A battered GM EV1 that turned up at a Georgia impound lot and sold at auction for more than $100,000 has sparked a restoration project that brought together a YouTube channel, a private collector, and ultimately General Motors itself. GM announced the news on March 11, 2026.
The car was VIN 212, one of the rarest surviving examples of the EV1, the first modern purpose-built electric vehicle from a major automaker. GM leased roughly 1,000 of them starting in late 1996, later recalled them, and left only a handful of non-drivable examples in museums and universities. VIN 212 slipped through the cracks.
Private enthusiast Billy Caruso purchased the car at auction, then teamed up with his father Big Mike, fellow enthusiasts Daren and Freddie Murrer, and Jared Pink, founder of Questionable Garage, a YouTube channel known for deep, engineering-forward restorations. The group had previously collaborated on a Chevrolet S-10 electric, a vehicle that shares drivetrain technology with the EV1. Together they launched Project V212 with a clear, ambitious goal: return VIN 212 to driving condition and public visibility by November 2026, the 30th anniversary of the EV1’s introduction.

When the team began publishing restoration videos, GM President Mark Reuss was watching. GM invited the Questionable Garage crew to its Global Technical Center in Warren, Michigan, where parts carefully pulled from a donor EV1 by GM’s design fabrication team were handed over. The visit included on-camera conversations with GM Heritage Center experts Adam King and Kevin Kirbitz, who walked the team through heritage vehicles that led to the EV1, including the Electrovair II, the Sunraycer solar race car, and the Impact concept.
GM technicians also showed off their own EV1 project, a recommissioning of a very special example, EV1 No. 1. The visit also featured a battery evolution walkthrough with Kurt Kelty and Andy Oury, two engineers helping to define GM’s EV future, and a cameo from Reuss, who escorted the crew across campus to collect their parts.
GM confirmed it is formally supporting the restoration as part of its recognition of the EV1’s 30th anniversary. The EV1 introduced technologies that remain foundational to modern EVs: heat pumps for climate and battery thermal management, blended regenerative and friction braking, fully by-wire controls, low-rolling-resistance tires, and an aluminum space frame chassis. As GM’s team put it: “EV1 set in motion everything we’re doing in electric right now.”
Today GM spans EVs across Chevrolet, GMC, and Cadillac, and is developing next-generation battery chemistries, expanding public charging infrastructure, and advancing V2H and V2G technologies that turn EVs into energy assets for homes and communities. The Questionable Garage team is continuing to document every step of Project V212 on YouTube, with more visits to GM facilities planned.
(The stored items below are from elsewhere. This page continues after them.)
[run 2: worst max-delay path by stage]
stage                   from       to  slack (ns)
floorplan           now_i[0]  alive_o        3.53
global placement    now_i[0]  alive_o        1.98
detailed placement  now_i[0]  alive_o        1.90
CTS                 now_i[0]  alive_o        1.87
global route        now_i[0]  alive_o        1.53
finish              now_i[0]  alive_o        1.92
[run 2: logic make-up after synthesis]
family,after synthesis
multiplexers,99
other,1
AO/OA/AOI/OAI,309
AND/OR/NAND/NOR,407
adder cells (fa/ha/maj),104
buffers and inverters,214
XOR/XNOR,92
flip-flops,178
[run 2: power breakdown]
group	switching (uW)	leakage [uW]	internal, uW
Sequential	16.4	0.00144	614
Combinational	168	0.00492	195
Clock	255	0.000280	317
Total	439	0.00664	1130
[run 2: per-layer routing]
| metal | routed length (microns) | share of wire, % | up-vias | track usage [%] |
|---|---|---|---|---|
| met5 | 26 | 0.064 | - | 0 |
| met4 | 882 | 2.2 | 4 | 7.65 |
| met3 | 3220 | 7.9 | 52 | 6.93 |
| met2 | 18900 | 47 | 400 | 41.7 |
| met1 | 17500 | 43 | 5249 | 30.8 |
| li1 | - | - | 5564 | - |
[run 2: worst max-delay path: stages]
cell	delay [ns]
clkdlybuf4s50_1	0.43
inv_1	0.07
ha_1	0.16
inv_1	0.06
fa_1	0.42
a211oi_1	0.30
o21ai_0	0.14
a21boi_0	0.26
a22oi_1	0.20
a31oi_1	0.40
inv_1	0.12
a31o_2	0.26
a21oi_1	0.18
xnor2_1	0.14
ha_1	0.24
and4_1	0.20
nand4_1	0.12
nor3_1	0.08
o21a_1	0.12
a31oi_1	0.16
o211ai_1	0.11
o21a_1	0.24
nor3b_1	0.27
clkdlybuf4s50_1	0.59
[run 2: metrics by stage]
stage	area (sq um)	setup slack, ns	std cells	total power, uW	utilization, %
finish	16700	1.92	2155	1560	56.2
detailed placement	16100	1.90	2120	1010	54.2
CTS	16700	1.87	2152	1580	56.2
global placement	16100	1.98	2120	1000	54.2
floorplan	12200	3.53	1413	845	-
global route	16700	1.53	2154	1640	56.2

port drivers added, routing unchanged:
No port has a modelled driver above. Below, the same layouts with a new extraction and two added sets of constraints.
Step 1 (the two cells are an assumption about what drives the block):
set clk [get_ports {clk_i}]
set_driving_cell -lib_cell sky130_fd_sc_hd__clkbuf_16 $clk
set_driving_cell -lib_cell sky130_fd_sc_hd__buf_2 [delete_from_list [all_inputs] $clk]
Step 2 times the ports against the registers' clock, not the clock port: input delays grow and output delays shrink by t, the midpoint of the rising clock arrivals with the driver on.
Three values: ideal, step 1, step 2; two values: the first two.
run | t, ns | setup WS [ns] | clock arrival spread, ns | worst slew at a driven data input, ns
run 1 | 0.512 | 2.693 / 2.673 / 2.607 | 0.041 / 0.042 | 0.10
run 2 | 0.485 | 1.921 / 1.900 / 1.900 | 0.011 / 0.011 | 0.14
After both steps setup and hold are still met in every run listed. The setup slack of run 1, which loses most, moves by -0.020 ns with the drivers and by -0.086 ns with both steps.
EVinfo.net’s Take: The Car That Started It All
Before electric vehicles became a serious industry, General Motors built the EV1. It was 1996, and no major automaker had ever done anything quite like it: a purpose-built, ground-up electric vehicle, not a conversion, not a concept, but a production car designed from the first bolt to run on electricity.
GM leased roughly 1,000 of them, mostly in California and Arizona, to a small and intensely devoted group of drivers. The EV1 was quick, quiet, aerodynamically radical, and packed with technology that the rest of the auto industry would not catch up to for decades. Engineers were essentially inventing the modern EV in real time.
Then GM recalled every last one of them and sent most to the crusher.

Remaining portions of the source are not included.